SUMMARY OF THE INVENTION
[0011] A sheet feeding device includes a casing having an
engagement portion, and a sheet stacker detachably housed in the
casing. The stacker has a liftable stacking plate, a handle, a lock
claw, and a transmission mechanism. The plate is provided for
loading a plurality of sheets. The handle is supported pivotably
between operational and nonoperational positions. The claw is
supported pivotably between engaged and disengaged positions. In
the engaged and disengaged positions, the claw is engaged with, and
disengaged from, the engagement portion, respectively. The
mechanism has a solenoid and an interlock member. The solenoid has
a plunger movable between locking and unlocking positions according
to an input driving signal. The member allows, only when the
plunger is in the unlocking position, the claw to be moved from the
engaged position to the disengaged position in association with
pivot movement of the handle from the nonoperational position to
the operational position.
BRIEF DESCRIPTION OF THE DRAWINGS
[0012] FIG. 1 is a schematic cross-sectional view of an image
forming apparatus as a sheet processing apparatus to which a sheet
is fed from an LCC according to embodiments of the invention;
[0013] FIG. 2 is a schematic front cross-sectional view of an LCC
according to a first embodiment of the invention;
[0014] FIGS. 3A to 3D are diagrams illustrating different positions
of a stacking plate mounted in the LCC;
[0015] FIGS. 4A to 4B are perspective views illustrating a
schematic configuration of the LCC;
[0016] FIG. 5 is a schematic side view illustrating a configuration
of a lock device provided in the LCC;
[0017] FIGS. 6A to 6D are views illustrating operation of the lock
device;
[0018] FIG. 7 is a block diagram illustrating a configuration of a
control section provided in the LCC; and
[0019] FIG. 8 is a flowchart illustrating part of steps of a
process performed by the control section.

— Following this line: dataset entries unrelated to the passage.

$ cat src/rtl/cache_req_pkg.sv
// Shared constants for the CPU-side cache requester: FSM encodings, rw
// polarity and the default watchdog limit.
package cache_req_pkg;

  typedef enum logic [1:0] {
    ST_IDLE   = 2'b00,
    ST_ACCESS = 2'b01,
    ST_RESP   = 2'b10
  } state_e;

  localparam logic RW_READ  = 1'b1;
  localparam logic RW_WRITE = 1'b0;

  localparam int unsigned DEFAULT_TIMEOUT = 15;

endpackage

$ cat src/rtl/cache_requester_if.sv
// Core-side request/response handshake plus the cache processor-port signals.
// master = the requester, slave = core + cache side.
interface cache_requester_if #(
  parameter int unsigned d_width = 4,
  parameter int unsigned a_width = 8
);

  // core request / response
  logic               req_valid;
  logic               req_ready;
  logic               req_rw;
  logic [a_width-1:0] req_addr;
  logic [d_width-1:0] req_wdata;
  logic               resp_valid;
  logic               resp_err;
  logic [d_width-1:0] resp_rdata;

  // cache processor port
  logic [a_width-1:0] c_addr;
  logic [d_width-1:0] c_data;
  logic               c_rw;
  logic               c_ce;
  logic               c_odv;
  logic [d_width-1:0] c_rdata;

  modport master (
    input  req_valid, req_rw, req_addr, req_wdata, c_odv, c_rdata,
    output req_ready, resp_valid, resp_err, resp_rdata, c_addr, c_data, c_rw, c_ce
  );

  modport slave (
    output req_valid, req_rw, req_addr, req_wdata, c_odv, c_rdata,
    input  req_ready, resp_valid, resp_err, resp_rdata, c_addr, c_data, c_rw, c_ce
  );

endinterface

DETAILED DESCRIPTION OF THE INVENTION
[0020] Referring to the accompanying drawings, preferred
embodiments of the invention are described below. Referring to FIG.
1, a sheet feeding device according to a first embodiment of the
invention, such as an LCC 1, is installed beside a sheet processing
apparatus such as an image forming apparatus 100. Instead of the
single LCC 1 as in the first embodiment, a plurality of LCCs may be
arranged in alignment with one another. The LCC 1 feeds a sheet of
paper P, or another material such as OHP film, into the apparatus
100.
[0021] The apparatus 100 forms an image on a sheet by performing an
electrophotographic image forming process. The apparatus 100 has
sheet cassettes 101 to 104 and a sheet output tray 105 in a bottom
portion and a top portion thereof, respectively. A sheet transport
path F1 is provided so as to lead from the cassettes 101 to 103 to
the tray 105. A photoreceptor drum 106 is positioned along the path
F1. Around the drum 106 arranged are a charging device 107, an
optical scanning unit 108, a developing unit 109, a transferring
unit 110, a cleaning unit 111, and the like.

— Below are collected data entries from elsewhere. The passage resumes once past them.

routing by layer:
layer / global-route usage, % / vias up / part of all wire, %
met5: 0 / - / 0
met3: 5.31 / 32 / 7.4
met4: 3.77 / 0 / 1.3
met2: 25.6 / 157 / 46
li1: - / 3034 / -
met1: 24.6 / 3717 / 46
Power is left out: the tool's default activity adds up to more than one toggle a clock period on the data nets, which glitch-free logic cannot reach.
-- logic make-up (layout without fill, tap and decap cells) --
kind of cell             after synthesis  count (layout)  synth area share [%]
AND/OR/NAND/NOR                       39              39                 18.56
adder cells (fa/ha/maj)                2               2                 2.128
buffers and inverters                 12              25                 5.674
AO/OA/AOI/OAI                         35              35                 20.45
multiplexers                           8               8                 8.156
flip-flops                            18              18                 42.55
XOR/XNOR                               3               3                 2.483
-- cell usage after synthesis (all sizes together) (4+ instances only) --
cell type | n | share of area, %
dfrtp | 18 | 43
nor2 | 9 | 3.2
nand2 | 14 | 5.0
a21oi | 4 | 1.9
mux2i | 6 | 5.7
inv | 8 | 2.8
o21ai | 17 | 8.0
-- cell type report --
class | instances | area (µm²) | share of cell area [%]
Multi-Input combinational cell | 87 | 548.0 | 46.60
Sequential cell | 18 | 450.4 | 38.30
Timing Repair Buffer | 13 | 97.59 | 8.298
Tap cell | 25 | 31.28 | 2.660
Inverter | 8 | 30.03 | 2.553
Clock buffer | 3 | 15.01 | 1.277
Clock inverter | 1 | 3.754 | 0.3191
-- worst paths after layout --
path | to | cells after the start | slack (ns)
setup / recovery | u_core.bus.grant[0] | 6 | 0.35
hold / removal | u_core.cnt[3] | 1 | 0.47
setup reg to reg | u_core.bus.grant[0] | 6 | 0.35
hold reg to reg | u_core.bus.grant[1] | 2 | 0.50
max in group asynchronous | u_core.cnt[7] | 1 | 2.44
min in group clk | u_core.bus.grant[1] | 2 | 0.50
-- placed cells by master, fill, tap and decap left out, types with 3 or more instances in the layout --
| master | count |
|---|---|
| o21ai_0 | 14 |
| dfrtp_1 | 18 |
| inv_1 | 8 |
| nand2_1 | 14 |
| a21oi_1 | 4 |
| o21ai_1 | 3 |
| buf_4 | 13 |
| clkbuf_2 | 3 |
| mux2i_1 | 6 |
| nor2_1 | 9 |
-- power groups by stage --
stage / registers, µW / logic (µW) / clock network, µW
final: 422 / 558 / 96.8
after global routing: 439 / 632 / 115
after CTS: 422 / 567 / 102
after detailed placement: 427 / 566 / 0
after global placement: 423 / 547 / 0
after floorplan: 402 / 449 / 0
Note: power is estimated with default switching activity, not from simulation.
### config.mk
export PLATFORM = sky130hd
export DESIGN_NAME = iram_prog
export DESIGN_NICKNAME = d
export VERILOG_FILES = /design/src/rtl/iram_prog.sv
export SDC_FILE = /design/constraint.sdc
export NUM_CORES = 1
export LEC_CHECK = 0
export CORE_AREA = 2 2 292 294
export CTS_CLUSTER_DIAMETER = 120
export DETAILED_ROUTE_END_ITERATION = 10
export DIE_AREA = 0 0 294 296
export DONT_BUFFER_PORTS = 1
export PLACE_DENSITY = 0.63
export RECOVER_POWER = 25
export SLEW_MARGIN = 0
export SYNTH_ARGS = -nofsm -noshare
export SYNTH_HDL_FRONTEND = slang
export SYNTH_SLANG_ARGS = --single-unit
### constraint.sdc
create_clock -name CLK -period 4.9 [get_ports CLK]
set_input_delay 1.47 -clock CLK [delete_from_list [all_inputs] [get_ports CLK]]
set_output_delay 1.47 -clock CLK [all_outputs]
set_load 0.01 [all_outputs]
### src/rtl/iram_prog.sv
// Field-programmable instruction memory: clear sweep, then valid/ready program load, then 1-cycle registered fetch.
// Load port accepts only in LOAD (LD_READY), the source holds its word otherwise; fetches are honoured only in RUN.
module iram_prog #(
  parameter int                 DATA_W    = 8,
  parameter int                 ADDR_W    = 8,
  parameter int                 DEPTH     = 128,
  parameter logic [DATA_W-1:0]  FILL_WORD = '0
) (
  input  logic              CLK,
  input  logic              RESET,
  input  logic              LD_VALID,
  output logic              LD_READY,
  input  logic [ADDR_W-1:0] LD_ADDR,
  input  logic [DATA_W-1:0] LD_DATA,
  input  logic              LD_LAST,
  input  logic              REPROG,
  input  logic              RD_EN,
  input  logic [ADDR_W-1:0] ADDR,
  output logic [DATA_W-1:0] Q,
  output logic              Q_VALID,
  output logic              RUN,
  output logic              LD_ERR
);

  localparam int                PTR_W    = (DEPTH > 1) ? $clog2(DEPTH) : 1;
  localparam logic [ADDR_W:0]   DEPTH_V  = (ADDR_W+1)'(DEPTH);
  localparam logic [PTR_W-1:0]  LAST_PTR = PTR_W'(DEPTH - 1);

  typedef enum logic [1:0] {
    S_CLEAR = 2'd0,
    S_LOAD  = 2'd1,
    S_RUN   = 2'd2
  } state_t;

  state_t            state, state_nxt;
  logic [PTR_W-1:0]  clr_ptr, clr_ptr_nxt;

  logic [DATA_W-1:0] mem [DEPTH];

  logic              mem_we;
  logic [PTR_W-1:0]  mem_wa;
  logic [DATA_W-1:0] mem_wd;

  logic              ld_hs;
  logic              ld_addr_ok;
  logic              rd_addr_ok;
  logic              fetch_go;

  // Range checks are done at full address width so out-of-range words never alias.
  assign ld_addr_ok = ({1'b0, LD_ADDR} < DEPTH_V);
  assign rd_addr_ok = ({1'b0, ADDR} < DEPTH_V);

  assign LD_READY = (state == S_LOAD);
  assign RUN      = (state == S_RUN);
  assign ld_hs    = LD_VALID & LD_READY;
  assign fetch_go = RUN & RD_EN & ~REPROG;

  always_ff @(posedge CLK or negedge RESET) begin
    if (!RESET) begin
      state   <= S_CLEAR;
      clr_ptr <= '0;
    end else begin
      state   <= state_nxt;
      clr_ptr <= clr_ptr_nxt;
    end
  end

  always_comb begin
    state_nxt   = state;
    clr_ptr_nxt = clr_ptr;
    mem_we      = 1'b0;
    mem_wa      = clr_ptr;
    mem_wd      = FILL_WORD;
    case (state)
      S_CLEAR: begin
        mem_we = 1'b1;
        if (clr_ptr == LAST_PTR) begin
          state_nxt   = S_LOAD;
          clr_ptr_nxt = '0;
        end else begin
          clr_ptr_nxt = clr_ptr + 1'b1;
        end
      end
      S_LOAD: begin
        // A dropped out-of-range word can still carry LAST.
        if (ld_hs && ld_addr_ok) begin
          mem_we = 1'b1;
          mem_wa = LD_ADDR[PTR_W-1:0];
          mem_wd = LD_DATA;
        end
        if (ld_hs && LD_LAST) begin
          state_nxt = S_RUN;
        end
      end
      S_RUN: begin
        if (REPROG) begin
          state_nxt = S_CLEAR;
        end
      end
      default: begin
        state_nxt   = S_CLEAR;
        clr_ptr_nxt = '0;
      end
    endcase
  end

  // Single write port shared by the sweep and the loader; contents are never reset.
  always_ff @(posedge CLK) begin
    if (mem_we) begin
      mem[mem_wa] <= mem_wd;
    end
  end

  always_ff @(posedge CLK or negedge RESET) begin
    if (!RESET) begin
      Q       <= '0;
      Q_VALID <= 1'b0;
    end else begin
      Q_VALID <= fetch_go;
      if (fetch_go) begin
        Q <= rd_addr_ok ? mem[ADDR[PTR_W-1:0]] : FILL_WORD;
      end
    end
  end

  always_ff @(posedge CLK or negedge RESET) begin
    if (!RESET) begin
      LD_ERR <= 1'b0;
    end else if (RUN && REPROG) begin
      LD_ERR <= 1'b0;
    end else if (ld_hs && !ld_addr_ok) begin
      LD_ERR <= 1'b1;
    end
  end

endmodule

[0022] Registration rollers 112 are provided upstream of the drum
106 in a direction in which a sheet is transported along the path
F1 (hereinafter referred to merely as the sheet transport
direction). The rollers 112 feed a sheet P to a transfer area
between the drum 106 and the unit 110 in synchronization with
rotation of the drum 106. A fusing unit 113 is provided downstream
of the drum 106 in the sheet transport direction.
[0023] The device 107 applies a predetermined level of
electrostatic charge to a circumferential surface of the drum 106.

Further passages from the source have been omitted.